ModelParam_motorMinThr¶
When the input throttle falls below this threshold, the module sets the motor speed output to zero, simulating the real-world behavior of the flight controller cutting off motor output. Default value is 0.05.
Module Characteristics¶
| Characteristic | Value |
|---|---|
| Supported Data Types | double, single |
| Direct Feedthrough | No |
| Sample Time | Inherited |
| Code Generation Support | No |
Data Communication Protocol¶
This module does not involve network communication.
Related Modules¶
| Module Name | Description |
|---|---|
FixedWingPropulsionModel |
Simulates the propulsion system response of fixed-wing aircraft |
VehicleDynamicsCopter |
Implements rigid-body flight dynamics calculation for multirotor drones |
MixMultirotor |
Implements control allocation and mixing for multirotor drones |
Notes and Common Issues¶
- Initialization Sequence: This module must be used in conjunction with the RflySim platform’s simulation initialization workflow. Simulation must only be started after completing RflySim task initialization and firmware link configuration; otherwise, initial motor speed outputs may exhibit abnormal deviations.

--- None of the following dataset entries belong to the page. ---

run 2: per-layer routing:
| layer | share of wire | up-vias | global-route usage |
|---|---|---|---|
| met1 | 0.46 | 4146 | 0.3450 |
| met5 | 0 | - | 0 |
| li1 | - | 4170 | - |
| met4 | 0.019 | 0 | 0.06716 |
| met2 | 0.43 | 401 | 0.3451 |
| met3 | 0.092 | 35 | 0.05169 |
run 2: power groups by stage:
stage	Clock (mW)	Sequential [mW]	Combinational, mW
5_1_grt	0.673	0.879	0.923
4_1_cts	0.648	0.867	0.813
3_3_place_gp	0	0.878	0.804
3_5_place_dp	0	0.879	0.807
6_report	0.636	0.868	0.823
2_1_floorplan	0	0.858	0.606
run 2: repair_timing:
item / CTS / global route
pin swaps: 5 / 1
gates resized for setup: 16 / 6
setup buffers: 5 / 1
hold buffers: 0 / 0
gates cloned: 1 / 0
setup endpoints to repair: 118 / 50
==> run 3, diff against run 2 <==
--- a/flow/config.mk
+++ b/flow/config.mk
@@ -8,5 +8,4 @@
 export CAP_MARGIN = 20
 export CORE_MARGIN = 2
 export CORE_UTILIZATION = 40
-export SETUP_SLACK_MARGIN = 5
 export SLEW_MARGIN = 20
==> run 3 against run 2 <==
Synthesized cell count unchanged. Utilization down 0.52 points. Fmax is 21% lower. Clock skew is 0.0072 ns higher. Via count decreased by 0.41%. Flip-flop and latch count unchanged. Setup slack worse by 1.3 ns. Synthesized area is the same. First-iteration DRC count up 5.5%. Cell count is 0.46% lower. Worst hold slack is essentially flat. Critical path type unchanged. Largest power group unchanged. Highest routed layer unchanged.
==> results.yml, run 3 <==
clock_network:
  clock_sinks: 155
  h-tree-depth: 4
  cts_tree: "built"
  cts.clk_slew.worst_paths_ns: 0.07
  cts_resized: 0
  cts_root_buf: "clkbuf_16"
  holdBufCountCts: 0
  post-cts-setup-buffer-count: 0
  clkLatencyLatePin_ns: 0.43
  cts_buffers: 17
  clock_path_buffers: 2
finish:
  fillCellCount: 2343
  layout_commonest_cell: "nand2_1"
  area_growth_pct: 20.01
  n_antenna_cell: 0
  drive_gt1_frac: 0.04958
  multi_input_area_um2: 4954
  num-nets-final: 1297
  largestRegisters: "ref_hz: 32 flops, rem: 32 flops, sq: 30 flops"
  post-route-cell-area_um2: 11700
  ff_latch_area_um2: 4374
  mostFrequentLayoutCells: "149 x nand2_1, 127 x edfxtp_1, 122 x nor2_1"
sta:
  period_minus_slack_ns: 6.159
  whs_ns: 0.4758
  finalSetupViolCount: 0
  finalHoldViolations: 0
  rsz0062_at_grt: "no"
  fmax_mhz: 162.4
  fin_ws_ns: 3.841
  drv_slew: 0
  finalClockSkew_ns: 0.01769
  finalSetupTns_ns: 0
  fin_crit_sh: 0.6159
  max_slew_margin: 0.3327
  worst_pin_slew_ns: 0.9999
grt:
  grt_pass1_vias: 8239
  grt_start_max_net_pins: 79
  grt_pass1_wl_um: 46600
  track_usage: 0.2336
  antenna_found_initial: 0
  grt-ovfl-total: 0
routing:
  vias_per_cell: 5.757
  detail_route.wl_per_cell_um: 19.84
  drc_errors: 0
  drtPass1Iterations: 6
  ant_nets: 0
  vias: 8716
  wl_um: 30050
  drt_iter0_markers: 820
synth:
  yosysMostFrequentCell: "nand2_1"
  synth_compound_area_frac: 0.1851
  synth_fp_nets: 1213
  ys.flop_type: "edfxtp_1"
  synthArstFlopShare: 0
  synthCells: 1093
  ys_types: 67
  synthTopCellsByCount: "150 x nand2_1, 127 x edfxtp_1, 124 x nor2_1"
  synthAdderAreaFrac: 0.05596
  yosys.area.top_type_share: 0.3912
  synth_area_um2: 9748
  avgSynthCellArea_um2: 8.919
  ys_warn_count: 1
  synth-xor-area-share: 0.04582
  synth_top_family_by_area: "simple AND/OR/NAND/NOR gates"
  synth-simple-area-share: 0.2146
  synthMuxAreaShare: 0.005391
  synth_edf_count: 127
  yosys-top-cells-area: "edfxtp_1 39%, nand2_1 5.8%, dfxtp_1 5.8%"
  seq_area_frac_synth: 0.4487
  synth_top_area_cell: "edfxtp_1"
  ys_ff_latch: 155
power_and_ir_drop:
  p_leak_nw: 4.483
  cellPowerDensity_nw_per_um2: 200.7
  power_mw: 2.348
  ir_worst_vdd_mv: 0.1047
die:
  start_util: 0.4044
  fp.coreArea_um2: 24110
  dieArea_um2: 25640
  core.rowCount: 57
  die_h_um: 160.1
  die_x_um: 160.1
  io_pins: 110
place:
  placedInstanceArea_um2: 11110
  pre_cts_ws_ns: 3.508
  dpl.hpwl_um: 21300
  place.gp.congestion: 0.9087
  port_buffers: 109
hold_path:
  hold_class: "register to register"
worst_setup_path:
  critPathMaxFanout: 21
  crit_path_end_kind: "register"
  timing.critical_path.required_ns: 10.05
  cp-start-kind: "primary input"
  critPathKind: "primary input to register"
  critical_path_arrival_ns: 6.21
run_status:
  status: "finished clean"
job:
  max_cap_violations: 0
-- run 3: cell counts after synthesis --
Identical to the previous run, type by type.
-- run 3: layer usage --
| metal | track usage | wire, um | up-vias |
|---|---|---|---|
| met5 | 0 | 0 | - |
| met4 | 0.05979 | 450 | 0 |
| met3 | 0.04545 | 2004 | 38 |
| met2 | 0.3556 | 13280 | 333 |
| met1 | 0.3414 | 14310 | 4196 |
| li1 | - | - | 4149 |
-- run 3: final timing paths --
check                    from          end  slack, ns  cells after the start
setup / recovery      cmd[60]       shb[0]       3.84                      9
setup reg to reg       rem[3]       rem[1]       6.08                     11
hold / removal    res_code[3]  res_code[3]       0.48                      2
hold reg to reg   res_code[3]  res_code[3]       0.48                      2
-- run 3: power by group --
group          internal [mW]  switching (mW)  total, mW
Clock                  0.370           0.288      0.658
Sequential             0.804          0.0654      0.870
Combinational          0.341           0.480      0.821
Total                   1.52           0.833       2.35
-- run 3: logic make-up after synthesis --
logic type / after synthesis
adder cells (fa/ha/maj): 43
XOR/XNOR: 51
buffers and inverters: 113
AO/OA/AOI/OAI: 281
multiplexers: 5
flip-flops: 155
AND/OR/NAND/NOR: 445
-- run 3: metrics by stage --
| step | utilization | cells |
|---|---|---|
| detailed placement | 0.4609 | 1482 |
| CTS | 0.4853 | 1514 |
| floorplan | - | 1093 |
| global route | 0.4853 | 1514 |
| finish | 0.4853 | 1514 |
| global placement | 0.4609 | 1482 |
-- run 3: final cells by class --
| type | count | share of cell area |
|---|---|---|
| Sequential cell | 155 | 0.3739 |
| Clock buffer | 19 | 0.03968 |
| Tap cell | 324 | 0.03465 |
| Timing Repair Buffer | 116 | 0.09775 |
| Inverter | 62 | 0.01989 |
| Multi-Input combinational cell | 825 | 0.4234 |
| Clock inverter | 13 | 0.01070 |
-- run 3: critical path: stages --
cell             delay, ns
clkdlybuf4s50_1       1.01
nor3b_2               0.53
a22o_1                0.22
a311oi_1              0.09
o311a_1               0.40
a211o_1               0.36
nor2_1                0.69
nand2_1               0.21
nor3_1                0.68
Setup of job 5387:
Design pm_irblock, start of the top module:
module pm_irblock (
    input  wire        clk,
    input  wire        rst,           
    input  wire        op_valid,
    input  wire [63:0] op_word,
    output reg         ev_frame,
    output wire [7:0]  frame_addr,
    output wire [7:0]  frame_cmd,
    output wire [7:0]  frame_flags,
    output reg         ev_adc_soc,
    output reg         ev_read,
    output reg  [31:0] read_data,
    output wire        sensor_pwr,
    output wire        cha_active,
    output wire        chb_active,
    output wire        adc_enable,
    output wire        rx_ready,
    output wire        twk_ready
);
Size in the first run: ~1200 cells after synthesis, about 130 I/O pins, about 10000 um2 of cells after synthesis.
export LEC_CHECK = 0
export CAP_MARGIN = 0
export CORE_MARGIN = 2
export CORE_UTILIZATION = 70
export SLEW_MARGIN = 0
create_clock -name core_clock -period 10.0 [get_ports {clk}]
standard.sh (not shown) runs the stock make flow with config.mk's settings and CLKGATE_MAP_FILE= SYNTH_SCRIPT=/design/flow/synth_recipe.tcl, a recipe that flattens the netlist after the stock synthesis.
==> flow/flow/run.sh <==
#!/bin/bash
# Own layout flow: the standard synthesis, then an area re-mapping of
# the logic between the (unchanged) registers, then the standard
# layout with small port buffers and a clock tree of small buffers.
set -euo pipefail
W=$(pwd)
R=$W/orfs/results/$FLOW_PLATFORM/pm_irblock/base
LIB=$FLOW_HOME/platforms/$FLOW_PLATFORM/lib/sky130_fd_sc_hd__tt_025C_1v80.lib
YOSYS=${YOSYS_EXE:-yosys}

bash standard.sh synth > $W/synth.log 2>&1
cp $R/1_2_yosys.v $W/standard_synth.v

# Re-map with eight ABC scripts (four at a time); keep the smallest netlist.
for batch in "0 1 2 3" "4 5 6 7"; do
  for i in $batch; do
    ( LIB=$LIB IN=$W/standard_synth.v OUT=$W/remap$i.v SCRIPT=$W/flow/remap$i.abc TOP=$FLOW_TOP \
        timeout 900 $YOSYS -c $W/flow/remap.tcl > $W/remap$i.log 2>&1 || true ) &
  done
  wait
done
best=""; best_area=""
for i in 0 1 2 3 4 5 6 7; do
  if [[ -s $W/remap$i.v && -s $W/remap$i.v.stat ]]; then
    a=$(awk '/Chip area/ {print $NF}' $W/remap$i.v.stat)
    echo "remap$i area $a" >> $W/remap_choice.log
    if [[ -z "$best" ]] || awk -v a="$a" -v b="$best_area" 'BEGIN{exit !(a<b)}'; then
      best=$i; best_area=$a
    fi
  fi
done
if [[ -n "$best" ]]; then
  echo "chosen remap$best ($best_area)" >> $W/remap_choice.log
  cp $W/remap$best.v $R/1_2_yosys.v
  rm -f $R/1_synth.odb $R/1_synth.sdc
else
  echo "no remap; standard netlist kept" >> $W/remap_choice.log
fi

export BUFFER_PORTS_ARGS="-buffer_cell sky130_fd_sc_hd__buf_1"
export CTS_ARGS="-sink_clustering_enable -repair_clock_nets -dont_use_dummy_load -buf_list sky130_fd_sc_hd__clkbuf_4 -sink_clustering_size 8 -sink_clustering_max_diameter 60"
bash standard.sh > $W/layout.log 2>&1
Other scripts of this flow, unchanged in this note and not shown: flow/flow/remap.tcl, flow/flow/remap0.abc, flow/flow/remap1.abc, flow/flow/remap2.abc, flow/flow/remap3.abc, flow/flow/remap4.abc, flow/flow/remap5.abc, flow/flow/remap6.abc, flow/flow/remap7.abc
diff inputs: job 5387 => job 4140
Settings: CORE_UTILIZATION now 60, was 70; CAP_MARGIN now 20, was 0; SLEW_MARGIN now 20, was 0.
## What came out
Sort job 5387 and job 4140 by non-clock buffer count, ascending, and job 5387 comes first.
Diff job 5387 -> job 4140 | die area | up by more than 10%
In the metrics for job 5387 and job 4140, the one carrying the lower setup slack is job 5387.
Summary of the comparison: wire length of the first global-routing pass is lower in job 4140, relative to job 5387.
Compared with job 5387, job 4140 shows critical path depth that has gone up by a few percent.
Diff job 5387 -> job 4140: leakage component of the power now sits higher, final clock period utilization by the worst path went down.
What follows belongs to an exercise in optimizing a design on an open flow for small area, a short achievable clock period and few clock cycles; a production flow would make more cautious choices. Where RTL was checked, it was by simulation tests only, not by an equivalence proof against the original. No functional check of the RTL was part of runs 6 to 8. Power figures rest on the tool's default switching activity, not on a simulated workload.

==> flow/design.v <==
module i2b_lutgen (
    input  wire        clk,
    input  wire        rst,         
    input  wire        start,       
    input  wire [15:0] amount,      
    output reg         busy,
    output reg         out_valid,
    output reg  [7:0]  out_idx,
    output reg  [7:0]  out_val
);
    reg         s1, s2, s3, div, fix, wa, wb;
    reg  [2:0]  cnt;       
    reg  [23:0] R;         
    reg  [7:0]  F;         
    reg  [23:0] Z;         
    reg  [23:0] Y;         
    reg  [7:0]  qk;        
    reg         nzr;       
    reg         sat;       
    reg         big;       
    reg         dsg;       
    wire        idle = ~(s1 | s2 | s3 | div | fix | wa | wb);
    wire        go   = idle & start & ~busy;
    wire        opy = s1 | wa;
    wire [24:0] X   = div ? {R, F[6]} : {1'b0, R};
    wire [25:0] sum = {1'b0, X} + (opy ? {2'b00, Y} : {2'b11, Z}) + {25'd0, s2 & ~dsg};
    wire        cy  = ~sum[25];
    wire        take = wa | ((div | wb) & cy);
    wire [7:0]  Fx  = div ? {1'b0, F[5:0], 1'b0} : F;
    wire [7:0]  Q   = fix ? {{7{~dsg}}, 1'b1} : wb ? qk : 8'd0;
    wire [8:0]  Fa  = {Fx[7], Fx} + {Q[7], Q};
    wire [8:0]  Fb  = {Fx[7], Fx} + {Q[7], Q} + 9'd1;
    wire [8:0]  Fs  = cy ? Fb : Fa;                   
    wire        ovf = ~Fs[8] & Fs[7];
    wire signed [15:0] a = R[15:0];
    wire        big_n = (a >= 16'sd255) && (a <= 16'sd263);
    wire [16:0] g     = sum[16:0] ^ {17{dsg}};
    wire [7:0]  idx_n = ~out_idx + {7'd0, wb};
    wire        pos   = wb ^ dsg;
    wire        S     = sat | big;
    wire        nz    = wa ? |R : nzr;
    wire [7:0]  vpos  = {~F[7], F[6:0]};
    wire [7:0]  vneg  = (~F + {7'd0, ~nz}) ^ 8'h80;
    wire [7:0]  val   = pos ? (S ? 8'd255 : vpos) : (S ? 8'd0 : vneg);
    wire        last  = wa & (out_idx == 8'd255);      
    always @(posedge clk) begin
        if (rst) begin
            s1 <= 1'b0; s2 <= 1'b0; s3 <= 1'b0; div <= 1'b0; fix <= 1'b0;
            wa <= 1'b0; wb <= 1'b0;
            busy <= 1'b0; out_valid <= 1'b0;
        end else begin
            s1        <= go;
            s2        <= s1;
            s3        <= s2;
            div       <= s3 | (div & (cnt != 3'd6));
            fix       <= div & (cnt == 3'd6);
            wa        <= fix | wb;
            wb        <= wa & ~last;
            busy      <= go | s1 | s2 | s3 | div | fix | wa | wb;
            out_valid <= go | wa | wb;
        end
    end
    always @(posedge clk) begin
        cnt     <= div ? cnt + 3'd1 : 3'd0;
        out_idx <= (wa | wb) ? idx_n : 8'd128;
        out_val <= (wa | wb) ? val : 8'd128;
        nzr     <= |R;
        R       <= idle ? {{8{amount[15]}}, amount}
                 : s2   ? {g[15:0], 8'h01}
                 : s3   ? {12'd0, Y[16:5]}
                 : take ? sum[23:0] : X[23:0];
        if (~wa) F <= s3 ? {1'b0, Y[4:0], 2'b10} : Fs[7:0];
        if (fix) sat <= 1'b0;
        else if (wb) sat <= sat | ovf;
        if (idle) begin
            Z   <= 24'hFFFEFC;            
            Y   <= 24'd33022;
            dsg <= ($signed(amount) > 16'sd259);
        end
        if (s1) begin
            Y   <= sum[23:0];             
            big <= big_n;
        end
        if (s2) Z <= {{7{~g[16]}}, ~g};
        if (s3) Z <= sum[23:0];           
        if (fix) begin
            Y  <= R;
            qk <= Fs[7:0];
        end
    end
endmodule
Context: an optimization exercise on an open-source flow, tuned for small area, a short achievable clock period and few clock cycles per item. The choices shown serve that exercise and are no tape-out recipe. Where RTL was checked, it was by simulation tests only, not by an equivalence proof against the original.

yarrow:
Design wsr_ramp_scaler, start of the top module:
module wsr_ramp_scaler (
    input  wire        clk,
    input  wire        rst,
    input  wire        cmd_valid,
    output wire        cmd_ready,
    input  wire [31:0] cmd_gs,
    input  wire [31:0] cmd_ge,
    input  wire [15:0] cmd_n,
    input  wire [7:0]  cmd_c,
    input  wire        in_valid,
    output wire        in_ready,
    input  wire [31:0] in_data,
    output reg         out_valid,
    input  wire        out_ready,
    output reg  [31:0] out_data,
    output reg         out_last
);
==> flow/config.mk <==
export PLATFORM = sky130hd
export DESIGN_NAME = wsr_ramp_scaler
export DESIGN_NICKNAME = wsr_ramp_scaler
export VERILOG_FILES = /design/flow/design.v
export SDC_FILE = /design/flow/constraint.sdc
export NUM_CORES = 4
export LEC_CHECK = 0
export CAP_MARGIN = 20
export CORE_MARGIN = 2
export CORE_UTILIZATION = 55
export CTS_BUF_LIST = sky130_fd_sc_hd__clkbuf_8
export SLEW_MARGIN = 20
==> flow/constraint.sdc <==
create_clock -name core_clock -period 36.0 [get_ports {clk}]
set_input_delay 7.2000 -clock core_clock [delete_from_list [all_inputs] [get_ports {clk}]]
set_output_delay 7.2000 -clock core_clock [all_outputs]
set_load 0.01 [all_outputs]
standard.sh (not shown) runs the stock make flow with config.mk's settings and CLKGATE_MAP_FILE= SYNTH_SCRIPT=/design/flow/synth_recipe.tcl, a recipe that flattens the netlist after the stock synthesis.
==> flow/flow/run.sh <==
#!/bin/bash
# Own layout flow: the standard flow (standard.sh, unchanged synthesis),
# with two changes to how the layout is made:
#  - the port buffers are sky130_fd_sc_hd__buf_2 cells instead of the delay
#    buffers buffer_ports picks by default;
#  - the resizer's setup repair is asked to keep a margin below the clock
#    period, so that it sizes the cells on the longest paths instead of
#    leaving the minimum-size cells that synthesis gave.
# The constraints (SDC) are the standard flow's own and unchanged. Each step's full
# output goes to a log file here.
set -euo pipefail
export SETUP_SLACK_MARGIN=27.4
export BUFFER_PORTS_ARGS="-buffer_cell sky130_fd_sc_hd__buf_2"
bash standard.sh synth > synth.log 2>&1
bash standard.sh finish > layout.log 2>&1
## Diff of input files: garnet against yarrow
-- flow/design.v --
<<< yarrow, line 175
    wire        x_inf  = (x_expf == 8'hFF) && (x_man == 0);
    wire        x_zero = (x_expf == 8'h00) && (x_k == 5'd0);
    wire [23:0] xs = {1'b1, x_man};
    wire [26:0] yy = {2'b00, 1'b1, g_man, 1'b0};
    reg  [47:0] prod;
    integer j;
    always @* begin : booth
        reg [2:0]  t;
        reg        neg, one, two;
        reg [24:0] m;
        prod = 48'd0;
        for (j = 0; j < 13; j = j + 1) begin
            t    = yy[2*j +: 3];
            neg  = t[2] & ~(t[1] & t[0]);
            one  = t[1] ^ t[0];
            two  = (t == 3'b011) || (t == 3'b100);
            m    = one ? {1'b0, xs} : two ? {xs, 1'b0} : 25'd0;
            m    = neg ? ~m : m;
            prod = prod + ({22'd0, ~neg, m} << (2*j)) + ({47'd0, neg} << (2*j));
        end
        prod = prod + 48'h555556000000;    
    end
    assign p_hi = prod[47:22];
    assign p_st = |prod[21:0];
>>> garnet, line 175
    wire        x_inf  = (x_expf == 8'hFF) && (x_man == 0);
    wire        x_zero = (x_expf == 8'h00) && (x_k == 5'd0);
    wire [47:0] prod = {1'b1, x_man} * {1'b1, g_man};
    assign p_hi = prod[47:22];
    assign p_st = |prod[21:0];
<<< yarrow, line 236
    input  wire              load_n,     
    input  wire [15:0]       n,
    input  wire              start,      
    input  wire              a_sign,
>>> garnet, line 217
    input  wire              load_n,     
    input  wire [15:0]       n,
    input  wire [31:0]       ge,         
    output wire [31:0]       ge_q,
    input  wire              start,      
    input  wire              a_sign,
<<< yarrow, line 286
            sn <= sn + 4'd1;
        end
        case (state)
            S_IDLE: begin
                rem   <= {1'b0, a_sig};
                q     <= 26'd0;
                cnt   <= 5'd0;
                ex    <= $signed({a_exp[9], a_exp}) - 11'sd15;
>>> garnet, line 269
            sn <= sn + 4'd1;
        end
        if (load_n)
            {rem[5:0], q} <= ge;
        else if (state == S_IDLE && start) begin
            rem   <= {1'b0, a_sig};
            q     <= 26'd0;
        end
        case (state)
            S_IDLE: begin
                cnt   <= 5'd0;
                ex    <= $signed({a_exp[9], a_exp}) - 11'sd15;
<<< yarrow, line 319
    wire [30:0] pk  = {q[25] ? ex[7:0] : 8'd0, q[24:2]} + {30'd0, inc};
    assign ready  = (state == S_DONE);
    assign d_sign = sg;
    assign d_nan  = fnan;
>>> garnet, line 306
    wire [30:0] pk  = {q[25] ? ex[7:0] : 8'd0, q[24:2]} + {30'd0, inc};
    assign ready  = (state == S_DONE);
    assign ge_q   = {rem[5:0], q};
    assign d_sign = sg;
    assign d_nan  = fnan;
<<< yarrow, line 346
    assign in_ready  = in_rdy_o;     
    reg         p_valid, p_subbed, p_loaded, p_nz;
    reg  [31:0] p_gs, p_ge;
    reg  [15:0] p_n;
    reg  [7:0]  p_c;
>>> garnet, line 334
    assign in_ready  = in_rdy_o;     
    reg         p_valid, p_subbed, p_loaded, p_nz;
    reg  [31:0] p_gs;
    reg  [15:0] p_n;
    reg  [7:0]  p_c;
<<< yarrow, line 392
    wire        r_last    = (r_cnt == 16'd0);
    wire        div_ready, d_sign, d_nan, d_inf;
    wire [7:0]  d_exp;
    wire [23:0] d_sig;
>>> garnet, line 380
    wire        r_last    = (r_cnt == 16'd0);
    wire        div_ready, d_sign, d_nan, d_inf;
    wire [31:0] p_ge;            
    wire [7:0]  d_exp;
    wire [23:0] d_sig;
<<< yarrow, line 398
    wire [23:0] y_sig;
    wsr_fp_div u_div (
        .clk(clk), .rst(rst), .load_n(!p_valid), .n(cmd_n),
        .start(a1_valid && a1_sub),
        .a_sign(y_sign), .a_exp(y_exp), .a_sig(y_sig),
>>> garnet, line 387
    wire [23:0] y_sig;
    wsr_fp_div u_div (
        .clk(clk), .rst(rst), .load_n(!p_valid), .n(cmd_n), .ge(cmd_ge), .ge_q(p_ge),
        .start(a1_valid && a1_sub),
        .a_sign(y_sign), .a_exp(y_exp), .a_sig(y_sig),
<<< yarrow, line 442
                                      : (p_nz && !(g_load && a1_first));
    wire        g_valid_n  = g_load || (g_valid && !consume);
    wire        in_nrm     = (in_data[30:23] == 8'd0) && (in_data[22:0] != 23'd0);
    wire        s0_valid_n = in_fire || (s0_valid && !s0_dep);
    wire        s0_nrm_n   = in_fire ? in_nrm : (s0_nrm && !s0_man[22]);
    wire        s1_valid_n = s1_adv ? s0_dep : s1_valid;
    wire        s1_dn_n    = s1_adv ? ((m_e47 < 11'sd2) && (m_kind == 2'd0))
>>> garnet, line 431
                                      : (p_nz && !(g_load && a1_first));
    wire        g_valid_n  = g_load || (g_valid && !consume);
    wire        in_nrm     = (in_data[30:23] == 8'd0);
    wire        s0_mz      = (s0_man == 23'd0);
    wire        s0_valid_n = in_fire || (s0_valid && !s0_dep);
    wire        s0_nrm_n   = in_fire ? in_nrm : (s0_nrm && !s0_man[22] && !s0_mz);
    wire        s1_valid_n = s1_adv ? s0_dep : s1_valid;
    wire        s1_dn_n    = s1_adv ? ((m_e47 < 11'sd2) && (m_kind == 2'd0))
<<< yarrow, line 454
        if (!p_valid) begin
            p_gs <= cmd_gs;
            p_ge <= cmd_ge;
            p_n  <= cmd_n;
            p_c  <= cmd_c;
>>> garnet, line 444
        if (!p_valid) begin
            p_gs <= cmd_gs;
            p_n  <= cmd_n;
            p_c  <= cmd_c;
<<< yarrow, line 506
            s0_man  <= in_data[22:0];
            s0_k    <= 5'd0;
        end else if (s0_nrm) begin
            s0_man  <= {s0_man[21:0], 1'b0};
            s0_k    <= s0_k + 5'd1;
>>> garnet, line 495
            s0_man  <= in_data[22:0];
            s0_k    <= 5'd0;
        end else if (s0_nrm && !s0_mz) begin
            s0_man  <= {s0_man[21:0], 1'b0};
            s0_k    <= s0_k + 5'd1;
Findings:
- garnet did not stop at any stage, and its layout met the timing, design-rule and antenna checks.
- What garnet reported for layout inverter count without the clock tree has to be multiplied by 0.66 to get the figure for yarrow.
- garnet gives more core area than yarrow did.
- Going from yarrow to garnet, height of the chip now larger, die extent in x now sits higher.
- Between garnet and yarrow, the design area figures differ only marginally.
- garnet against yarrow: total die area increased by 0.93% relative to the old numbers, share of synthesized area spent on multiplexers climbed 0.59 points.
- The higher placed wire-length estimate after detailed placement came out of yarrow.
- The count of buffers not belonging to the clock network in the layout in garnet is 0.873 times that in yarrow.
- Compared with yarrow, garnet shows a lower first-pass GRT wire length.
- Row total number of vias: garnet lower / yarrow higher
Testbench counts of garnet, summed over its fixed seeds: cycles 52,356, samples 52,064.
For yarrow, only the layout was checked, not whether the RTL still works.
Context: an optimization exercise on an open-source flow, tuned for small area, a short achievable clock period and few clock cycles. The choices shown serve that exercise and are no tape-out recipe.
Function was checked by simulation only, so behaviour that the tests miss may differ from the original.
Power is estimated from default activity; no workload was simulated.

File: design/flow/constraint.sdc
create_clock -name core_clock -period 7.0 [get_ports {clk}]
set_input_delay 1.4000 -clock core_clock [delete_from_list [all_inputs] [get_ports {clk}]]
set_output_delay 1.4000 -clock core_clock [all_outputs]
set_load 0.01 [all_outputs]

- Input Dimension Matching: Designed to support up to 8-rotor multirotors, the
pwminput is a fixed 16-dimensional vector. The first 8 dimensions correspond to throttle controls for the 8 motors. For multirotors with fewer than 8 rotors, unused motor input channels must be set to 0—leaving them unconnected or inputting invalid values will cause abnormal speed outputs. - Minimum Throttle Logic: When the input throttle is below
ModelParam_motorMinThr, the module sets motor speed output to zero. To maintain idle rotation, adjust this threshold downward according to the actual aircraft requirements. - Unit Conversion: The two speed outputs use different units:
MotorRadsis in rad/s, whileActuatorToUEis in rpm. When interfacing with subsequent dynamics modules or visualization interfaces, ensure the correct output port is selected to avoid simulation errors due to unit mismatch. - Parameter Physical Consistency:
Param_motorWbrepresents the baseline motor speed at zero throttle input;Param_motorCrrepresents the throttle-to-speed gain. These parameters must match the actual motor and ESC specifications; excessive deviation can lead to incorrect total thrust calculation and simulation instability (e.g., drone “explosive drift”). - First-Order Lag Response: The module models motor speed response using a first-order lag element. The time constant
Param_motorTgoverns motor response speed. Setting it to 0 reduces the model to an ideal, delay-free system; setting it too large results in sluggish motor response and may cause instability in the closed-loop control simulation.
Changelog¶
v4.0.0(2023-01-01): Initial release. Supports multirotor motor response simulation, providing standard throttle-to-speed curves and first-order lag response modeling, with support for up to 8-rotor multirotor motor outputs.